*** Begin section ***

==> src/hdl/two_entry_buffer.sv <==
// Two-entry valid/ready buffer on the incoming sample path
`timescale 1ns/1ns
module two_entry_buffer #(
   parameter int WIDTH = 19
) (
   input  wire logic             CLK_IN,
   input  wire logic             RST_N_IN,
   input  wire logic             IN_VALID_IN,
   input  wire logic [WIDTH-1:0] IN_DATA_IN,
   output logic                  IN_READY_OUT,
   output logic                  OUT_VALID_OUT,
   output logic [WIDTH-1:0]      OUT_DATA_OUT,
   input  wire logic             OUT_READY_IN
);

   logic [WIDTH-1:0] entry_reg [2];    // Storage, indexed by slot
   logic             wr_idx_reg;       // Slot for next push
   logic             wr_idx_next;
   logic             rd_idx_reg;       // Slot for next pop
   logic             rd_idx_next;
   logic [1:0]       count_reg;        // Occupied slots
   logic [1:0]       count_next;
   logic             push;
   logic             pop;

   assign IN_READY_OUT  = (count_reg != 2'h2);
   assign OUT_VALID_OUT = (count_reg != 2'h0);
   assign OUT_DATA_OUT  = entry_reg[rd_idx_reg];
   assign push          = IN_VALID_IN & IN_READY_OUT;
   assign pop           = OUT_VALID_OUT & OUT_READY_IN;

   // A stalled drain side fills both slots
   always_comb begin
      wr_idx_next = wr_idx_reg ^ push;
      rd_idx_next = rd_idx_reg ^ pop;
      count_next  = count_reg + {1'b0, push} - {1'b0, pop};
   end

   always_ff @(posedge CLK_IN) begin
      if (!RST_N_IN) begin
         wr_idx_reg <= 1'b0;
         rd_idx_reg <= 1'b0;
         count_reg  <= 2'h0;
      end else begin
         wr_idx_reg <= wr_idx_next;
         rd_idx_reg <= rd_idx_next;
         count_reg  <= count_next;
      end
   end

   // Data slots need no reset; read only while occupied
   always_ff @(posedge CLK_IN) begin
      if (push) begin
         entry_reg[wr_idx_reg] <= IN_DATA_IN;
      end
   end

endmodule

==> src/hdl/sample_queue.sv <==
// Circular sample queue with overflow detection
`timescale 1ns/1ns
module sample_queue #(
   parameter int WIDTH = 24,
   parameter int DEPTH = 32
) (
   input  wire logic                   CLK_IN,
   input  wire logic                   RST_N_IN,
   input  wire logic                   CLEAR_IN,
   input  wire logic                   WR_IN,
   input  wire logic [WIDTH-1:0]       WR_DATA_IN,
   input  wire logic                   POP_IN,
   output logic [WIDTH-1:0]            HEAD_OUT,
   output logic [$clog2(DEPTH+1)-1:0]  COUNT_OUT,
   output logic                        OVERFLOW_OUT
);

   localparam int AW = $clog2(DEPTH);
   localparam int CW = $clog2(DEPTH+1);
   localparam logic [CW-1:0] FULL = CW'(DEPTH);
   localparam logic [AW-1:0] LAST = AW'(DEPTH - 1);

   logic [WIDTH-1:0] mem_reg [DEPTH];  // Entries, addressed by pointer
   logic [AW-1:0]    wr_ptr_reg;
   logic [AW-1:0]    wr_ptr_next;
   logic [AW-1:0]    rd_ptr_reg;
   logic [AW-1:0]    rd_ptr_next;
   logic [CW-1:0]    count_reg;
   logic [CW-1:0]    count_next;
   logic             ovf_reg;          // Sticky until a clear
   logic             ovf_next;
   logic             do_pop;

   assign HEAD_OUT     = mem_reg[rd_ptr_reg];
   assign COUNT_OUT    = count_reg;
   assign OVERFLOW_OUT = ovf_reg;
   assign do_pop       = POP_IN & (count_reg != '0);

   // A write into a full queue overwrites the oldest word
   always_comb begin
      wr_ptr_next = wr_ptr_reg;
      rd_ptr_next = rd_ptr_reg;
      count_next  = count_reg;
      ovf_next    = ovf_reg;
      if (CLEAR_IN) begin                                   // RL10
         wr_ptr_next = '0;
         rd_ptr_next = '0;
         count_next  = '0;
         ovf_next    = 1'b0;
      end else begin
         if (WR_IN) begin
            wr_ptr_next = (wr_ptr_reg == LAST) ? '0 : wr_ptr_reg + 1'b1;
         end
         if (do_pop || (WR_IN && count_reg == FULL)) begin
            rd_ptr_next = (rd_ptr_reg == LAST) ? '0 : rd_ptr_reg + 1'b1;
         end
         if (WR_IN && !do_pop && count_reg != FULL) begin
            count_next = count_reg + 1'b1;
         end else if (do_pop && !WR_IN) begin
            count_next = count_reg - 1'b1;
         end
         if (WR_IN && !do_pop && count_reg == FULL) begin
            ovf_next = 1'b1;                                // RL23
         end
      end
   end

   always_ff @(posedge CLK_IN) begin
      if (!RST_N_IN) begin
         wr_ptr_reg <= '0;
         rd_ptr_reg <= '0;
         count_reg  <= '0;
         ovf_reg    <= 1'b0;
      end else begin
         wr_ptr_reg <= wr_ptr_next;
         rd_ptr_reg <= rd_ptr_next;
         count_reg  <= count_next;
         ovf_reg    <= ovf_next;
      end
   end

   // One storage slot per entry
   for (genvar i = 0; i < DEPTH; i++) begin : g_entry
      always_ff @(posedge CLK_IN) begin
         if (WR_IN && !CLEAR_IN && wr_ptr_reg == AW'(i)) begin  // RL21
            mem_reg[i] <= WR_DATA_IN;
         end
      end
   end

endmodule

*** End section ***

> **THE TASK**
The whole listing above needs to be written out exactly.

> **RESPONSE TO THE EXERCISE**
==> src/hdl/two_entry_buffer.sv <==
// Two-entry valid/ready buffer on the incoming sample path
`timescale 1ns/1ns
module two_entry_buffer #(
   parameter int WIDTH = 19
) (
   input  wire logic             CLK_IN,
   input  wire logic             RST_N_IN,
   input  wire logic             IN_VALID_IN,
   input  wire logic [WIDTH-1:0] IN_DATA_IN,
   output logic                  IN_READY_OUT,
   output logic                  OUT_VALID_OUT,
   output logic [WIDTH-1:0]      OUT_DATA_OUT,
   input  wire logic             OUT_READY_IN
);

   logic [WIDTH-1:0] entry_reg [2];    // Storage, indexed by slot
   logic             wr_idx_reg;       // Slot for next push
   logic             wr_idx_next;
   logic             rd_idx_reg;       // Slot for next pop
   logic             rd_idx_next;
   logic [1:0]       count_reg;        // Occupied slots
   logic [1:0]       count_next;
   logic             push;
   logic             pop;

   assign IN_READY_OUT  = (count_reg != 2'h2);
   assign OUT_VALID_OUT = (count_reg != 2'h0);
   assign OUT_DATA_OUT  = entry_reg[rd_idx_reg];
   assign push          = IN_VALID_IN & IN_READY_OUT;
   assign pop           = OUT_VALID_OUT & OUT_READY_IN;

   // A stalled drain side fills both slots
   always_comb begin
      wr_idx_next = wr_idx_reg ^ push;
      rd_idx_next = rd_idx_reg ^ pop;
      count_next  = count_reg + {1'b0, push} - {1'b0, pop};
   end

   always_ff @(posedge CLK_IN) begin
      if (!RST_N_IN) begin
         wr_idx_reg <= 1'b0;
         rd_idx_reg <= 1'b0;
         count_reg  <= 2'h0;
      end else begin
         wr_idx_reg <= wr_idx_next;
         rd_idx_reg <= rd_idx_next;
         count_reg  <= count_next;
      end
   end

   // Data slots need no reset; read only while occupied
   always_ff @(posedge CLK_IN) begin
      if (push) begin
         entry_reg[wr_idx_reg] <= IN_DATA_IN;
      end
   end

endmodule

==> src/hdl/sample_queue.sv <==
// Circular sample queue with overflow detection
`timescale 1ns/1ns
module sample_queue #(
   parameter int WIDTH = 24,
   parameter int DEPTH = 32
) (
   input  wire logic                   CLK_IN,
   input  wire logic                   RST_N_IN,
   input  wire logic                   CLEAR_IN,
   input  wire logic                   WR_IN,
   input  wire logic [WIDTH-1:0]       WR_DATA_IN,
   input  wire logic                   POP_IN,
   output logic [WIDTH-1:0]            HEAD_OUT,
   output logic [$clog2(DEPTH+1)-1:0]  COUNT_OUT,
   output logic                        OVERFLOW_OUT
);

   localparam int AW = $clog2(DEPTH);
   localparam int CW = $clog2(DEPTH+1);
   localparam logic [CW-1:0] FULL = CW'(DEPTH);
   localparam logic [AW-1:0] LAST = AW'(DEPTH - 1);

   logic [WIDTH-1:0] mem_reg [DEPTH];  // Entries, addressed by pointer
   logic [AW-1:0]    wr_ptr_reg;
   logic [AW-1:0]    wr_ptr_next;
   logic [AW-1:0]    rd_ptr_reg;
   logic [AW-1:0]    rd_ptr_next;
   logic [CW-1:0]    count_reg;
   logic [CW-1:0]    count_next;
   logic             ovf_reg;          // Sticky until a clear
   logic             ovf_next;
   logic             do_pop;

   assign HEAD_OUT     = mem_reg[rd_ptr_reg];
   assign COUNT_OUT    = count_reg;
   assign OVERFLOW_OUT = ovf_reg;
   assign do_pop       = POP_IN & (count_reg != '0);

   // A write into a full queue overwrites the oldest word
   always_comb begin
      wr_ptr_next = wr_ptr_reg;
      rd_ptr_next = rd_ptr_reg;
      count_next  = count_reg;
      ovf_next    = ovf_reg;
      if (CLEAR_IN) begin                                   // RL10
         wr_ptr_next = '0;
         rd_ptr_next = '0;
         count_next  = '0;
         ovf_next    = 1'b0;
      end else begin
         if (WR_IN) begin
            wr_ptr_next = (wr_ptr_reg == LAST) ? '0 : wr_ptr_reg + 1'b1;
         end
         if (do_pop || (WR_IN && count_reg == FULL)) begin
            rd_ptr_next = (rd_ptr_reg == LAST) ? '0 : rd_ptr_reg + 1'b1;
         end
         if (WR_IN && !do_pop && count_reg != FULL) begin
            count_next = count_reg + 1'b1;
         end else if (do_pop && !WR_IN) begin
            count_next = count_reg - 1'b1;
         end
         if (WR_IN && !do_pop && count_reg == FULL) begin
            ovf_next = 1'b1;                                // RL23
         end
      end
   end

   always_ff @(posedge CLK_IN) begin
      if (!RST_N_IN) begin
         wr_ptr_reg <= '0;
         rd_ptr_reg <= '0;
         count_reg  <= '0;
         ovf_reg    <= 1'b0;
      end else begin
         wr_ptr_reg <= wr_ptr_next;
         rd_ptr_reg <= rd_ptr_next;
         count_reg  <= count_next;
         ovf_reg    <= ovf_next;
      end
   end

   // One storage slot per entry
   for (genvar i = 0; i < DEPTH; i++) begin : g_entry
      always_ff @(posedge CLK_IN) begin
         if (WR_IN && !CLEAR_IN && wr_ptr_reg == AW'(i)) begin  // RL21
            mem_reg[i] <= WR_DATA_IN;
         end
      end
   end

endmodule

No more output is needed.